Expect to see more data center consolidation, database management challenges and use of desktop virtualization in medical facilities, analyst predicts.
Now that healthcare reform is law, IT managers must get ready to deal with an onslaught of new data that will come from the push to provide every citizen with an electronic medical record by 2014 and from the 32 million uninsured Americans who will start new health insurance plans.
As the impact of the new law works its way through the healthcare system, Mark Bowker, analyst at Enterprise Strategy Group, said he expects to see more data center consolidation, greater challenges around database management and an uptick in desktop virtualization adoption.
Earlier this year, an ESG report found that the total 2010 healthcare IT spend will increase by 67 percent compared with last year. There also will be a 50 percent increase in new IT staff positions in 2010, ESG said.
From his discussions with IT managers at hospitals and other healthcare providers, Bowker predicts that we'll see hospital systems joining together and leveraging one another's IT for back-up, archived copies of data and other types of data at rest.
"Data at rest is data that isn't accessed very often, but when doctors need it, they need it," Bowker said. "It's like a patient who broke a leg 10 years ago, you may not have needed the information during that time, but now the leg hurts and you need that old information."
As healthcare reform rolls out, IT managers in clinical facilities should expect to see a spike in the amount of information being gathered about patients.
File sizes are getting bigger because systems are able to gather more information, Bowker said. There also are more dimensions of information, and "that's consuming more and more capacity," he said.
As the terabytes of information grow, health IT managers must implement tiered storage and figure out how to move toward virtualization and cloud computing models. From a database administrator's standpoint, providing doctors, nurses and other medical staff with the necessary information to do their jobs is difficult, Bowker said.

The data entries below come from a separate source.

Context: an optimization exercise on an open-source flow, tuned for small area, a short achievable clock period and few clock cycles. The choices shown serve that exercise and are no tape-out recipe. RTL that was checked went through simulation tests only; none was proved equivalent to the original.

Setup of run A:
// mmm_r2mm_2n
module mmm_r2mm_2n
#(
    parameter K = 256
)
(
    input   wire            clk     ,
    input   wire            rst_n   ,
    input   wire [K-1  :0]  x       ,
    input   wire [K-1  :0]  y       ,
    input   wire [K-1  :0]  m       ,
    input   wire            req     ,
    output  wire [K-1  :0]  res     ,
    output  reg             val     
);
localparam KD = 8;
localparam SW = 265;
reg  [255:0]  Yr, Mr;
reg  [SW-1:0] Sr, Cr;
reg           cinr;
reg  [31:0]   sel;
reg  [5:0]    cnt;
reg           s32;
wire [SW-1:0] ns, nc;
wire ncin;
wire idle  = (cnt == 6'd0);
wire start = req & idle;
wire it    = (cnt != 6'd0) && (cnt <= 6'd33);
wire f1    = (cnt == 6'd34);
wire f2    = (cnt == 6'd35);
wire clr   = idle | f2;
always @(posedge clk) begin Mr <= m; end
wire [KD-1:0] inv_t, inv3_t;
mmm_inv u_inv (.a(Mr[KD-1:1]), .inv(inv_t), .inv3(inv3_t));
wire [KD-1:0] q_0;
mmm_q u_q0 (.clk(clk), .clr(clr), .ns(ns[KD-1:0]), .nc(nc[KD-1:0]), .ncin(ncin), .inv(inv_t), .inv3(inv3_t), .q(q_0));
integer i;
reg [KD-1:0] xn, mn;
always @* begin
    xn = {KD{1'b0}}; mn = {KD{1'b0}};
    for (i = 1; i < 32; i = i + 1) begin
        xn = xn | ({KD{sel[i]}} & x[i*KD +: KD]);
        if (i < 31) mn = mn | ({KD{sel[i+1]}} & Mr[i*KD +: KD]);
        else mn = mn | ({KD{s32}} & Mr[i*KD +: KD]);
    end
end
always @(posedge clk) s32 <= it & sel[31];
reg          s255, bor, ptop;
always @(posedge clk) s255 <= x[255];
reg [31:0] xg, xgn;
always @* begin
    xgn = {32{1'b0}};
    xgn[7:0] = xgn[7:0] | ({KD{sel[1]}} & x[15:8]);
    xgn[7:0] = xgn[7:0] | ({KD{sel[2]}} & x[23:16]);
    xgn[7:0] = xgn[7:0] | ({KD{sel[3]}} & x[31:24]);
    xgn[7:0] = xgn[7:0] | ({KD{sel[4]}} & x[39:32]);
    xgn[7:0] = xgn[7:0] | ({KD{sel[5]}} & x[47:40]);
    xgn[7:0] = xgn[7:0] | ({KD{sel[6]}} & x[55:48]);
    xgn[7:0] = xgn[7:0] | ({KD{sel[7]}} & x[63:56]);
    xgn[15:8] = xgn[15:8] | ({KD{sel[8]}} & x[71:64]);
    xgn[15:8] = xgn[15:8] | ({KD{sel[9]}} & x[79:72]);
  ...
Settings: LEC_CHECK=0, CAP_MARGIN=20, CELL_PAD_IN_SITES_DETAIL_PLACEMENT=1, CORE_MARGIN=2, CORE_UTILIZATION=55, PLACE_DENSITY=0.7, SETUP_SLACK_MARGIN=2, SLEW_MARGIN=20, SYNTH_HIERARCHICAL=1, SYNTH_MINIMUM_KEEP_SIZE=0, TNS_END_PERCENT=25; clock period 30.0 ns.
standard.sh (not shown) runs the stock make flow with config.mk's settings and CLKGATE_MAP_FILE= SYNTH_SCRIPT=/design/flow/synth_recipe.tcl, a recipe that flattens the netlist after the stock synthesis.
==> flow/flow/run.sh <==
#!/bin/bash
set -uo pipefail
bash standard.sh SETUP_SLACK_MARGIN=22.5 MATCH_CELL_FOOTPRINT=0 \
  'BUFFER_PORTS_ARGS=-buffer_cell sky130_fd_sc_hd__buf_2' finish > standard_flow.log 2>&1
Although run A finished all stages, its layout failed final checks on capacitance limit, slew limit.
Testbench counts of run A, summed over its fixed seeds: cycles 34,568.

It's not as just a matter of replacing servers, he said. They must "think about what data has to be mapped where? What do we do with that data? What type of security has to be put around that data? What regulations apply? What does the data look like to the end user, how will they use it, and will it be stored for the long term?"
Another trend will be an increase in the adoption of desktop virtualization, in a large part because it sets the policy of who can access information and where they can access it.
Desktop virtualization lets you set policies based on what network a doctor accessing the information is on. The system can be set to recognize that a doctor has logged in from home, for example, in which case access to specific applications will be denied, Bowker said.
While putting the technology in place is fundamental to the smooth operation of a hospital's staff, IT managers may have to go one step further.
The missing piece often is the person who can align infrastructure technology with the doctors' needs and make it all work with electronic medical records and industry regulations, Bowker said.